Twitter stock drops on user decline
Twitter reported a decline in monthly active users Friday, another sign of trouble for President Donald Trump’s favored social network, which has struggled in recent months to tackle accusations of political bias and eliminate vast numbers of fake accounts.
The company, which had appeared to be undergoing a surprising resurgence, said it generated $711 million in revenue in its most recent quarter. That was 2 percent above the expectations of analysts and about 24 percent more than the same period a year ago.
But those figures were overshadowed by Twitter’s announcement that its monthly active users had fallen to 335 million in the second quarter, 1 million fewer than in the previous three-month period.
The results drove Twitter’s stock down 12 percent in premarket trading, one day after investors dumped Facebook shares after the company’s disappointing quarterly earnings.
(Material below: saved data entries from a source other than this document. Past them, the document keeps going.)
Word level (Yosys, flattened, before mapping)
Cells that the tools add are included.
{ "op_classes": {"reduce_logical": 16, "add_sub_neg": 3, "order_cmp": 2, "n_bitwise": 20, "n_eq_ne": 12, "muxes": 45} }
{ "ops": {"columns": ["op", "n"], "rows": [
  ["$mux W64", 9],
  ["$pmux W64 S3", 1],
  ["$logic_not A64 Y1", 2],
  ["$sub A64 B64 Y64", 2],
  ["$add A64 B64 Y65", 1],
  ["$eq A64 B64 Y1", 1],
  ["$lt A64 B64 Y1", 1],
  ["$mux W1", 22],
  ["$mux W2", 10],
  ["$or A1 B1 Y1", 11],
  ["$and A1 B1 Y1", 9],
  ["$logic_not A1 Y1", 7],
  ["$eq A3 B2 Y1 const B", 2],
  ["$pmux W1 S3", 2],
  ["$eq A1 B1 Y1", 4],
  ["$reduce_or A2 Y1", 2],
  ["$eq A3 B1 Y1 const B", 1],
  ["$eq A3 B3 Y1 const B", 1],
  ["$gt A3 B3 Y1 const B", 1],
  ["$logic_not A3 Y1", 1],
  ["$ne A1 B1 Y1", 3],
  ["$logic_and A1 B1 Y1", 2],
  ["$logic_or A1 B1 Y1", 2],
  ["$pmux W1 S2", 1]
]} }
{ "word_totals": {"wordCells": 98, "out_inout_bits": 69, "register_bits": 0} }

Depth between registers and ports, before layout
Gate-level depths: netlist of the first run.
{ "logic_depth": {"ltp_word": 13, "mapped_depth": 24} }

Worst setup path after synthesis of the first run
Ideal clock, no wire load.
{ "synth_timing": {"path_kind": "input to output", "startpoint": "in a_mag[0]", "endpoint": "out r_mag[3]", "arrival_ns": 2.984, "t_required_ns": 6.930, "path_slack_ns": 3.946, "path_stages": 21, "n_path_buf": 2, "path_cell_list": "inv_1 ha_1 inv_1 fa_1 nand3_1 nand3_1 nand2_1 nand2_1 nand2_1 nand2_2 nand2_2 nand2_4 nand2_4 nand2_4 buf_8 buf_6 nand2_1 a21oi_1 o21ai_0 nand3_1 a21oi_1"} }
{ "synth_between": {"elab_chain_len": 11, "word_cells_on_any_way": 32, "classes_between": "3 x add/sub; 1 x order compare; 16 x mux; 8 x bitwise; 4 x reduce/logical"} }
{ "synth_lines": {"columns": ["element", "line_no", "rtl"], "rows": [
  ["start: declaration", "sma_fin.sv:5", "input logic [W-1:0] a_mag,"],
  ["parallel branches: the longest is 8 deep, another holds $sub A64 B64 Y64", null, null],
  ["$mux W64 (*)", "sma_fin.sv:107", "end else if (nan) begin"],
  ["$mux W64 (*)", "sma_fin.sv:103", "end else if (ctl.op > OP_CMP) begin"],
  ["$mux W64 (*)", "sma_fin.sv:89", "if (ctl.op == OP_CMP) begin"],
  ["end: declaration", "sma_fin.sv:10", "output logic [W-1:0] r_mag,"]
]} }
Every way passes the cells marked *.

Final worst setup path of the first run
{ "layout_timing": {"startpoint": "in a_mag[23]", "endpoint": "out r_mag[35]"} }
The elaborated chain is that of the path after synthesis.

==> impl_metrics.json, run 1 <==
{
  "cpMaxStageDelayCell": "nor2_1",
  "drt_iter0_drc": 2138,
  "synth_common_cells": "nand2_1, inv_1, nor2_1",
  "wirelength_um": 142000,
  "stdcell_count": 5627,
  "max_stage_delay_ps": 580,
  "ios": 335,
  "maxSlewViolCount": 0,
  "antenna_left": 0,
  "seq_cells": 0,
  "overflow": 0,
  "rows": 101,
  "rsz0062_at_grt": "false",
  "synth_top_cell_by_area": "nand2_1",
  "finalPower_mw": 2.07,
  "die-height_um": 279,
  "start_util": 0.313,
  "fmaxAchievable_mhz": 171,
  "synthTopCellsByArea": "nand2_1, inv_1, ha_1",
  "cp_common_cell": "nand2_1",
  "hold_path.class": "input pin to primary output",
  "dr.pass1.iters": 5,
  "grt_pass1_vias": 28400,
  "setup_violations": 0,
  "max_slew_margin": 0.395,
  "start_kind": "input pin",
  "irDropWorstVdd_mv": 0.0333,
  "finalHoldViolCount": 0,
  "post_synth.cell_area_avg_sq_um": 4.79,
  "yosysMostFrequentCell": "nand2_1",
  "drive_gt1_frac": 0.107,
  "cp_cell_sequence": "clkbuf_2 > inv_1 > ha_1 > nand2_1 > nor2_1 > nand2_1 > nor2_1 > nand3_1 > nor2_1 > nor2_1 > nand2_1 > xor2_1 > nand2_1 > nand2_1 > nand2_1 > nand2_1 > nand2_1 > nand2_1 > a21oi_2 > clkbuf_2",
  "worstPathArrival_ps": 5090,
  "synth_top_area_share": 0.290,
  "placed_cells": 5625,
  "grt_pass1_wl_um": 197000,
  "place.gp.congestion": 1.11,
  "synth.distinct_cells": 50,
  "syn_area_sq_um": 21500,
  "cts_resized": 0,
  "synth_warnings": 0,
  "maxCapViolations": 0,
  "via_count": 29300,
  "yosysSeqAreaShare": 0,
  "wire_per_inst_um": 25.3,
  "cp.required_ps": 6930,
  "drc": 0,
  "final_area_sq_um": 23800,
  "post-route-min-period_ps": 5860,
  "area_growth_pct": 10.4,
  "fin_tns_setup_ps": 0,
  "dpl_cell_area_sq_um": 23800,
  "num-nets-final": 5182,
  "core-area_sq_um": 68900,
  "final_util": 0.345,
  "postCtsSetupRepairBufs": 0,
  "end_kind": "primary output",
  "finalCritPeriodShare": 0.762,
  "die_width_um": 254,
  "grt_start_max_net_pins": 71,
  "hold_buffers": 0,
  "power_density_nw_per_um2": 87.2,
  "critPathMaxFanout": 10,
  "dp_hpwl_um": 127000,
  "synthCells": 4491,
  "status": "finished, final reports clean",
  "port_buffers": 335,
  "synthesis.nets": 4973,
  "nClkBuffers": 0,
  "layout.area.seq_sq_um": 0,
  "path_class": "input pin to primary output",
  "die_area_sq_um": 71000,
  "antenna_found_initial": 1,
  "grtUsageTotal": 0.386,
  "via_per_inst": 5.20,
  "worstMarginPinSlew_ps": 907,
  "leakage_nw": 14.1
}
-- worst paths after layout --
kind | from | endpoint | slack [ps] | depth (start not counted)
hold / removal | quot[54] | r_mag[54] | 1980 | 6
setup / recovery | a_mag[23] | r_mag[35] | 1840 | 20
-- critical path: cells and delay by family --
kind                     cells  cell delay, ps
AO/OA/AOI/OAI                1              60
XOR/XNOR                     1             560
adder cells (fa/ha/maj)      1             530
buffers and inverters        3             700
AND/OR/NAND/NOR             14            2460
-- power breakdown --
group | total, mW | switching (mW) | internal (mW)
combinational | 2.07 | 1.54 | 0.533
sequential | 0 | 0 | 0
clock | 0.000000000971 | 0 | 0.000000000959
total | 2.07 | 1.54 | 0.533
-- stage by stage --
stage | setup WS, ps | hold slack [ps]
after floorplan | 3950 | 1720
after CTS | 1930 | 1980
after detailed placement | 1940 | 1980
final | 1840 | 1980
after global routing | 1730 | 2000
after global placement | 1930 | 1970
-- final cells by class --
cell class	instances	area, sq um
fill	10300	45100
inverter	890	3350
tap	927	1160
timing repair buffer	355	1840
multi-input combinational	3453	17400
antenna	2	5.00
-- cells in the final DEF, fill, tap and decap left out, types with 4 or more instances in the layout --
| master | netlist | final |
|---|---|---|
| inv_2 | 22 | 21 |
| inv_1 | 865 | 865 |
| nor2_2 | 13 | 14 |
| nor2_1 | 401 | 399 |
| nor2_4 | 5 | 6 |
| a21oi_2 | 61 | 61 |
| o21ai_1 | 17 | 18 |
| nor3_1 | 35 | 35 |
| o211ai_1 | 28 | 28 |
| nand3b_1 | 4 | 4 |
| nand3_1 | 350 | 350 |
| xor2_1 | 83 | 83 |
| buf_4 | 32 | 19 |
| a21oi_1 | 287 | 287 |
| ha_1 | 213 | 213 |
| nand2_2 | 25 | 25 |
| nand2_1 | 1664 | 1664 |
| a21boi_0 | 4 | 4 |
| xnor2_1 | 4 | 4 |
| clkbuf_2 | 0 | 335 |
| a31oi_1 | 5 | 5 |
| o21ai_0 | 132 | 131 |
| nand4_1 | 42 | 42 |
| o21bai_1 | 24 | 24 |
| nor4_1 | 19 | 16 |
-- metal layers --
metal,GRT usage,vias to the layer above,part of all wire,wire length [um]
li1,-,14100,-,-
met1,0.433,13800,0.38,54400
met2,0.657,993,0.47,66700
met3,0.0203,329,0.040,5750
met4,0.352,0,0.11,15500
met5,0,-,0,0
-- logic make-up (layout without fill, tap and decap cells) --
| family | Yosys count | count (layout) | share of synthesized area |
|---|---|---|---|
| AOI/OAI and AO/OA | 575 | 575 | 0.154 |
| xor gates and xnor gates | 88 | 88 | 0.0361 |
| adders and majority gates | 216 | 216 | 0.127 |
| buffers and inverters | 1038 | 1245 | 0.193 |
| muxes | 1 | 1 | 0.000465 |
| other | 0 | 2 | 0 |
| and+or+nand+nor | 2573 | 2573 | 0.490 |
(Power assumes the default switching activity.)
`src/rtl/tbrl_pkg.sv`:
```
// Token bucket rate limiter: shared types and constants.
// No dependencies; used by every other file of the block.
package tbrl_pkg;

   localparam int TIME_W   = 64;
   localparam int RATE_W   = 30;
   localparam int BURST_W  = 16;
   localparam int COUNT_W  = 16;
   localparam int STATUS_W = 2;
   localparam int ACTION_W = 2;
   localparam int DIV_CNT_W = 6;

   localparam logic [TIME_W-1:0]    NS_PER_SECOND  = 64'd1000000000;
   localparam logic [RATE_W-1:0]    RATE_RESET     = 30'd1000;
   localparam logic [BURST_W-1:0]   BURST_RESET    = 16'd16;
   localparam logic [RATE_W-1:0]    INTERVAL_RESET = 30'd1000000;
   localparam logic [DIV_CNT_W-1:0] DIV_LAST       = 6'd63;

   localparam logic CSR_RATE  = 1'b0;
   localparam logic CSR_BURST = 1'b1;

   localparam logic [ACTION_W-1:0] ACT_QUERY = 2'd0;
   localparam logic [ACTION_W-1:0] ACT_ONE   = 2'd1;
   localparam logic [ACTION_W-1:0] ACT_MANY  = 2'd2;

   localparam logic [STATUS_W-1:0] STAT_OK     = 2'd0;
   localparam logic [STATUS_W-1:0] STAT_WAIT   = 2'd1;
   localparam logic [STATUS_W-1:0] STAT_EXCEED = 2'd2;

   typedef enum logic [2:0] {
      ST_IDLE,
      ST_INTERVAL,
      ST_CHECK,
      ST_DIVIDE,
      ST_ACT
   } state_type;

   typedef struct packed {
      logic busy;
      logic done;
   } div_status_type;

endpackage

```
`src/rtl/tbrl_if.sv`:
```
// Token bucket rate limiter: request and response channel interfaces.
// Depends on tbrl_pkg for field widths.
interface tbrl_req_if;
   logic                          valid;
   logic                          ready;
   logic [tbrl_pkg::ACTION_W-1:0] action;
   logic [tbrl_pkg::TIME_W-1:0]   now_ns;
   logic [tbrl_pkg::BURST_W-1:0]  request_count;

   modport source (output valid, output action, output now_ns, output request_count,
                   input ready);
   modport sink   (input valid, input action, input now_ns, input request_count,
                   output ready);
endinterface

interface tbrl_rsp_if;
   logic                          valid;
   logic                          ready;
   logic [tbrl_pkg::STATUS_W-1:0] status;
   logic [tbrl_pkg::COUNT_W-1:0]  tokens_left;

   modport source (output valid, output status, output tokens_left, input ready);
   modport sink   (input valid, input status, input tokens_left, output ready);
endinterface

```
`src/rtl/tbrl_divider.sv`:
```
// Token bucket rate limiter: shared restoring divider, one quotient bit per cycle.
// 64-bit dividend by 30-bit divisor. Depends on tbrl_pkg.
module tbrl_divider (
   input  logic                          clock,
   input  logic                          reset,
   input  logic                          start,
   input  logic [tbrl_pkg::TIME_W-1:0]   dividend,
   input  logic [tbrl_pkg::RATE_W-1:0]   divisor,
   output tbrl_pkg::div_status_type      status,
   output logic [tbrl_pkg::TIME_W-1:0]   quotient
);

   logic [tbrl_pkg::TIME_W-1:0]    quo_ff, quo_in;
   logic [tbrl_pkg::RATE_W-1:0]    rem_ff, rem_in;
   logic [tbrl_pkg::RATE_W-1:0]    dsr_ff, dsr_in;
   logic [tbrl_pkg::DIV_CNT_W-1:0] cnt_ff, cnt_in;
   logic                           busy_ff, busy_in;
   logic                           done_ff, done_in;

   logic [tbrl_pkg::RATE_W:0]   shifted;
   logic [tbrl_pkg::RATE_W+1:0] diff;
   logic                        fits;

   assign shifted = {rem_ff, quo_ff[tbrl_pkg::TIME_W-1]};
   assign diff    = {1'b0, shifted} - {2'b00, dsr_ff};
   assign fits    = ~diff[tbrl_pkg::RATE_W+1];

   always_comb begin
      quo_in  = quo_ff;
      rem_in  = rem_ff;
      dsr_in  = dsr_ff;
      cnt_in  = cnt_ff;
      busy_in = busy_ff;
      done_in = 1'b0;
      if (start) begin
         quo_in  = dividend;
         rem_in  = '0;
         dsr_in  = divisor;
         cnt_in  = '0;
         busy_in = 1'b1;
      end else if (busy_ff) begin
         rem_in = fits ? diff[tbrl_pkg::RATE_W-1:0] : shifted[tbrl_pkg::RATE_W-1:0];
         quo_in = {quo_ff[tbrl_pkg::TIME_W-2:0], fits};
         cnt_in = cnt_ff + tbrl_pkg::DIV_CNT_W'(1);
         if (cnt_ff == tbrl_pkg::DIV_LAST) begin
            busy_in = 1'b0;
            done_in = 1'b1;
         end
      end
   end

   always_ff @(posedge clock) begin
      quo_ff <= quo_in;
      rem_ff <= rem_in;
      dsr_ff <= dsr_in;
      if (reset) begin
         cnt_ff  <= '0;
         busy_ff <= 1'b0;
         done_ff <= 1'b0;
      end else begin
         cnt_ff  <= cnt_in;
         busy_ff <= busy_in;
         done_ff <= done_in;
      end
   end

   assign status.busy = busy_ff;
   assign status.done = done_ff;
   assign quotient    = quo_ff;

endmodule

```
`src/rtl/token_bucket_rate_limiter_unit.sv`:
```
// Token bucket rate limiter, top level: sequencer, bucket state and CSRs.
// Depends on tbrl_pkg, tbrl_if and tbrl_divider.
//
// Usage: each request on req_bus carries an action, a nanosecond timestamp
// and a token count; one response per request leaves on rsp_bus with a status
// and the tokens left. The bucket is refilled from the elapsed time first,
// which needs elapsed / interval in the shared bit-serial divider.
// Each request is registered, checked for a refill (ST_CHECK), divided in
// ST_DIVIDE if one is due, and written to the response register in ST_ACT;
// one request at a time. A write of tokens_per_second recomputes the interval
// as 1e9 / rate in the same divider (0 for a rate of 0), and req_bus is not
// ready meanwhile. A write of burst_limit reloads the token count at once.
// req_bus is also held off in any cycle with a CSR write.
// Reset: rate 1000, burst 16, interval 1000000 ns, 16 tokens, last refill 0.
// The response is held in an output register; while the receiver stalls the
// next request may be taken and worked on, and waits for that register.
module token_bucket_rate_limiter_unit #(
   parameter int TOKEN_WIDTH = 16
) (
   input  logic                          clock,
   input  logic                          reset,
   tbrl_req_if.sink                      req_bus,
   tbrl_rsp_if.source                    rsp_bus,
   input  logic                          csr_write_enable,
   input  logic                          csr_index,
   input  logic [tbrl_pkg::RATE_W-1:0]   csr_write_data
);

   localparam int CW = (TOKEN_WIDTH > tbrl_pkg::BURST_W) ? TOKEN_WIDTH : tbrl_pkg::BURST_W;
   localparam logic [CW-1:0] TOKEN_MAX_W = CW'({TOKEN_WIDTH{1'b1}});

   tbrl_pkg::state_type state_ff, state_in;

   logic [tbrl_pkg::RATE_W-1:0]   rate_ff, rate_in;
   logic [tbrl_pkg::BURST_W-1:0]  burst_ff, burst_in;
   logic [tbrl_pkg::RATE_W-1:0]   interval_ff, interval_in;
   logic [TOKEN_WIDTH-1:0]        count_ff, count_in;
   logic [tbrl_pkg::TIME_W-1:0]   last_ff, last_in;
   logic [tbrl_pkg::TIME_W-1:0]   now_ff, now_in;
   logic [tbrl_pkg::TIME_W-1:0]   elapsed_ff, elapsed_in;
   logic [tbrl_pkg::ACTION_W-1:0] action_ff, action_in;
   logic [tbrl_pkg::BURST_W-1:0]  want_ff, want_in;
   logic                          pend_ff, pend_in;
   logic                          rsp_valid_ff, rsp_valid_in;
   logic [tbrl_pkg::STATUS_W-1:0] rsp_status_ff, rsp_status_in;
   logic [tbrl_pkg::COUNT_W-1:0]  rsp_tokens_ff, rsp_tokens_in;

   logic                          div_start;
   logic [tbrl_pkg::TIME_W-1:0]   div_dividend;
   logic [tbrl_pkg::RATE_W-1:0]   div_divisor;
   tbrl_pkg::div_status_type      div_status;
   logic [tbrl_pkg::TIME_W-1:0]   div_quotient;

   logic                   req_accept;
   logic                   rsp_free;
   logic                   refill_due;
   logic [CW-1:0]          burst_w;
   logic [CW-1:0]          csr_burst_w;
   logic [TOKEN_WIDTH-1:0] cap;
   logic [TOKEN_WIDTH-1:0] csr_cap;
   logic [TOKEN_WIDTH:0]   refill_sum;
   logic [TOKEN_WIDTH-1:0] refilled;
   logic [CW-1:0]          count_w;
   logic [CW-1:0]          want_w;
   logic [TOKEN_WIDTH-1:0] act_count;
   logic [tbrl_pkg::STATUS_W-1:0] act_status;
   logic [CW-1:0]          act_count_w;

   tbrl_divider u_divider (
      .clock    (clock),
      .reset    (reset),
      .start    (div_start),
      .dividend (div_dividend),
      .divisor  (div_divisor),
      .status   (div_status),
      .quotient (div_quotient)
   );

   assign req_bus.ready = (state_ff == tbrl_pkg::ST_IDLE) && !pend_ff && !csr_write_enable;
   assign req_accept    = req_bus.valid && req_bus.ready;
   assign rsp_free      = !rsp_valid_ff || rsp_bus.ready;

   assign burst_w     = CW'(burst_ff);
   assign csr_burst_w = CW'(csr_write_data[tbrl_pkg::BURST_W-1:0]);
   assign cap     = TOKEN_WIDTH'((burst_w > TOKEN_MAX_W) ? TOKEN_MAX_W : burst_w);
   assign csr_cap = TOKEN_WIDTH'((csr_burst_w > TOKEN_MAX_W) ? TOKEN_MAX_W : csr_burst_w);

   assign refill_due = (interval_ff != '0) &&
                       (elapsed_ff >= tbrl_pkg::TIME_W'(interval_ff));

   // quotient is only summed when it does not exceed the cap
   assign refill_sum = (TOKEN_WIDTH+1)'(count_ff) +
                       (TOKEN_WIDTH+1)'(div_quotient[TOKEN_WIDTH-1:0]);
   always_comb begin
      if (div_quotient > tbrl_pkg::TIME_W'(cap)) begin
         refilled = cap;
      end else if (refill_sum > (TOKEN_WIDTH+1)'(cap)) begin
         refilled = cap;
      end else begin
         refilled = refill_sum[TOKEN_WIDTH-1:0];
      end
   end

   assign count_w = CW'(count_ff);
   assign want_w  = CW'(want_ff);
   always_comb begin
      act_count  = count_ff;
      act_status = tbrl_pkg::STAT_OK;
      case (action_ff)
         tbrl_pkg::ACT_ONE: begin
            if (count_ff != '0) begin
               act_count = count_ff - TOKEN_WIDTH'(1);
            end else begin
               act_status = tbrl_pkg::STAT_WAIT;
            end
         end
         tbrl_pkg::ACT_MANY: begin
            if (want_ff > burst_ff) begin
               act_status = tbrl_pkg::STAT_EXCEED;
            end else if (count_w >= want_w) begin
               act_count = TOKEN_WIDTH'(count_w - want_w);
            end else begin
               act_status = tbrl_pkg::STAT_WAIT;
            end
         end
         default: begin
            act_count  = count_ff;
            act_status = tbrl_pkg::STAT_OK;
         end
      endcase
   end
   assign act_count_w = CW'(act_count);

   // next state
   always_comb begin
      state_in = state_ff;
      case (state_ff)
         tbrl_pkg::ST_IDLE: begin
            if (pend_ff && !csr_write_enable && rate_ff != '0) begin
               state_in = tbrl_pkg::ST_INTERVAL;
            end else if (req_accept) begin
               state_in = tbrl_pkg::ST_CHECK;
            end
         end
         tbrl_pkg::ST_INTERVAL: begin
            if (div_status.done) begin
               state_in = tbrl_pkg::ST_IDLE;
            end
         end
         tbrl_pkg::ST_CHECK: begin
            state_in = refill_due ? tbrl_pkg::ST_DIVIDE : tbrl_pkg::ST_ACT;
         end
         tbrl_pkg::ST_DIVIDE: begin
            if (div_status.done) begin
               state_in = tbrl_pkg::ST_ACT;
            end
         end
         tbrl_pkg::ST_ACT: begin
            if (rsp_free) begin
               state_in = tbrl_pkg::ST_IDLE;
            end
         end
         default: begin
            state_in = tbrl_pkg::ST_IDLE;
         end
      endcase
   end

   // datapath and outputs
   always_comb begin
      rate_in       = rate_ff;
      burst_in      = burst_ff;
      interval_in   = interval_ff;
      count_in      = count_ff;
      last_in       = last_ff;
      now_in        = now_ff;
      elapsed_in    = elapsed_ff;
      action_in     = action_ff;
      want_in       = want_ff;
      pend_in       = pend_ff;
      rsp_valid_in  = rsp_valid_ff && !rsp_bus.ready;
      rsp_status_in = rsp_status_ff;
      rsp_tokens_in = rsp_tokens_ff;
      div_start     = 1'b0;
      div_dividend  = elapsed_ff;
      div_divisor   = interval_ff;

      case (state_ff)
         tbrl_pkg::ST_IDLE: begin
            if (pend_ff && !csr_write_enable) begin
               pend_in = 1'b0;
               if (rate_ff == '0) begin
                  interval_in = '0;
               end else begin
                  div_start    = 1'b1;
                  div_dividend = tbrl_pkg::NS_PER_SECOND;
                  div_divisor  = rate_ff;
               end
            end else if (req_accept) begin
               action_in  = req_bus.action;
               now_in     = req_bus.now_ns;
               want_in    = req_bus.request_count;
               elapsed_in = req_bus.now_ns - last_ff;
            end
         end
         tbrl_pkg::ST_INTERVAL: begin
            if (div_status.done) begin
               interval_in = div_quotient[tbrl_pkg::RATE_W-1:0];
            end
         end
         tbrl_pkg::ST_CHECK: begin
            div_start = refill_due;
         end
         tbrl_pkg::ST_DIVIDE: begin
            if (div_status.done) begin
               count_in = refilled;
               last_in  = now_ff;
            end
         end
         tbrl_pkg::ST_ACT: begin
            if (rsp_free) begin
               count_in      = act_count;
               rsp_valid_in  = 1'b1;
               rsp_status_in = act_status;
               rsp_tokens_in = act_count_w[tbrl_pkg::COUNT_W-1:0];
            end
         end
         default: begin
            pend_in = pend_ff;
         end
      endcase

      if (csr_write_enable) begin
         case (csr_index)
            tbrl_pkg::CSR_RATE: begin
               rate_in = csr_write_data;
               pend_in = 1'b1;
            end
            tbrl_pkg::CSR_BURST: begin
               burst_in = csr_write_data[tbrl_pkg::BURST_W-1:0];
               count_in = csr_cap;
            end
            default: begin
               pend_in = pend_ff;
            end
         endcase
      end
   end

   always_ff @(posedge clock) begin
      now_ff        <= now_in;
      elapsed_ff    <= elapsed_in;
      action_ff     <= action_in;
      want_ff       <= want_in;
      rsp_status_ff <= rsp_status_in;
      rsp_tokens_ff <= rsp_tokens_in;
      if (reset) begin
         state_ff     <= tbrl_pkg::ST_IDLE;
         rate_ff      <= tbrl_pkg::RATE_RESET;
         burst_ff     <= tbrl_pkg::BURST_RESET;
         interval_ff  <= tbrl_pkg::INTERVAL_RESET;
         count_ff     <= TOKEN_WIDTH'(tbrl_pkg::BURST_RESET);
         last_ff      <= '0;
         pend_ff      <= 1'b0;
         rsp_valid_ff <= 1'b0;
      end else begin
         state_ff     <= state_in;
         rate_ff      <= rate_in;
         burst_ff     <= burst_in;
         interval_ff  <= interval_in;
         count_ff     <= count_in;
         last_ff      <= last_in;
         pend_ff      <= pend_in;
         rsp_valid_ff <= rsp_valid_in;
      end
   end

   assign rsp_bus.valid       = rsp_valid_ff;
   assign rsp_bus.status      = rsp_status_ff;
   assign rsp_bus.tokens_left = rsp_tokens_ff;

endmodule

```
`src/flat_wrapper.sv`:
```
// flat-port wrapper written by rule: the top's interface ports become plain ports
module token_bucket_rate_limiter_unit_flat 
#(
   parameter int TOKEN_WIDTH = 16
)
  (clock, reset, csr_write_enable, csr_index, csr_write_data, req_bus_valid, req_bus_action, req_bus_now_ns, req_bus_request_count, req_bus_ready, rsp_bus_valid, rsp_bus_status, rsp_bus_tokens_left, rsp_bus_ready);
  tbrl_req_if req_bus_i ();
  tbrl_rsp_if rsp_bus_i ();
  input  logic clock;
  input  logic reset;
  input  logic csr_write_enable;
  input  logic csr_index;
  input  logic [tbrl_pkg::RATE_W-1:0] csr_write_data;
  input wire logic [$bits(req_bus_i.valid)-1:0] req_bus_valid;
  input wire logic [$bits(req_bus_i.action)-1:0] req_bus_action;
  input wire logic [$bits(req_bus_i.now_ns)-1:0] req_bus_now_ns;
  input wire logic [$bits(req_bus_i.request_count)-1:0] req_bus_request_count;
  output wire logic [$bits(req_bus_i.ready)-1:0] req_bus_ready;
  output wire logic [$bits(rsp_bus_i.valid)-1:0] rsp_bus_valid;
  output wire logic [$bits(rsp_bus_i.status)-1:0] rsp_bus_status;
  output wire logic [$bits(rsp_bus_i.tokens_left)-1:0] rsp_bus_tokens_left;
  input wire logic [$bits(rsp_bus_i.ready)-1:0] rsp_bus_ready;
  assign req_bus_i.valid = req_bus_valid;
  assign req_bus_i.action = req_bus_action;
  assign req_bus_i.now_ns = req_bus_now_ns;
  assign req_bus_i.request_count = req_bus_request_count;
  assign req_bus_ready = req_bus_i.ready;
  assign rsp_bus_valid = rsp_bus_i.valid;
  assign rsp_bus_status = rsp_bus_i.status;
  assign rsp_bus_tokens_left = rsp_bus_i.tokens_left;
  assign rsp_bus_i.ready = rsp_bus_ready;
  token_bucket_rate_limiter_unit #(.TOKEN_WIDTH(TOKEN_WIDTH)) u_core (.clock(clock), .reset(reset), .req_bus(req_bus_i), .rsp_bus(rsp_bus_i), .csr_write_enable(csr_write_enable), .csr_index(csr_index), .csr_write_data(csr_write_data));
endmodule
```
`config.mk`:
```
export PLATFORM = sky130hd
export DESIGN_NAME = token_bucket_rate_limiter_unit_flat
export DESIGN_NICKNAME = d
export VERILOG_FILES = /design/src/rtl/tbrl_pkg.sv /design/src/rtl/tbrl_if.sv /design/src/rtl/tbrl_divider.sv /design/src/rtl/token_bucket_rate_limiter_unit.sv /design/src/flat_wrapper.sv
export SDC_FILE = /design/constraint.sdc
export NUM_CORES = 1
export LEC_CHECK = 0
export ABC_AREA = 0
export CAP_MARGIN = 20
export CORE_MARGIN = 5
export CORE_UTILIZATION = 56
export CTS_CLUSTER_DIAMETER = 60
export DETAILED_ROUTE_END_ITERATION = 10
export DONT_BUFFER_PORTS = 1
export HOLD_SLACK_MARGIN = 0.03
export PLACE_DENSITY_LB_ADDON = 0.1
export RECOVER_POWER = 25
export SYNTH_ARGS = -nofsm -noshare
export SYNTH_HDL_FRONTEND = slang
export SYNTH_HIERARCHICAL = 1
export SYNTH_SLANG_ARGS = --single-unit
```
`constraint.sdc`:
```
create_clock -name clock -period 8.3 [get_ports clock]
set_clock_uncertainty 0.1 [all_clocks]
set_input_delay 0.83 -clock clock [delete_from_list [all_inputs] [get_ports clock]]
set_output_delay 0.83 -clock clock [all_outputs]
set_load 0.02 [all_outputs]
```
Like Facebook, its much bigger and far more profitable social media competitor, Twitter has been roundly criticized for allowing misinformation and other types of misbehavior to spread on its platform. It also has been accused by Trump and other Republicans of trying to mute conservative voices.
Analysts had warned that the social network’s campaign to get rid of so-called bot and spam accounts could hurt user growth. In what has been called the Twitter Purge, the company axed 70 million suspicious accounts over a period of several months as it tried to assure advertisers that the numbers it reported represented real users of its platform.
Before its earnings were released Friday, Twitter executives had disputed the notion that cracking down on bogus accounts could hurt revenues, arguing that many of those suspicious accounts were already excluded from its user tallies.
Twitter reported its third consecutive profitable quarter Friday, with net income of $100 million in the most recent three months, compared with a loss of $116 million in the same period a year ago. Trump is the most prominent user of the service, having turned to the social network to rail against the media, promote his Americafirst agenda and even make public the firing of his secretary of state.
“Investors aren’t going to care much about policies with respect to accounts threatening nuclear annihilation — because Trump is such an engaged presence, there’s a commercial consideration,” said Brian Wieser, a senior analyst at Pivotal Research who specializes in the technology sector.
But the declining user numbers speak to a fear among analysts that some of Twitter’s other prominent figures are becoming exhausted by the social media platform. Over the past year, celebrities like Alec Baldwin and journalists like the New York Times’ Maggie Haberman have — at least temporarily — quit the service, noting the divisiveness that can be rampant there.
“From a long-term investors’ perspective, it would be a good thing to address this,” Wieser said. “It will start to matter.”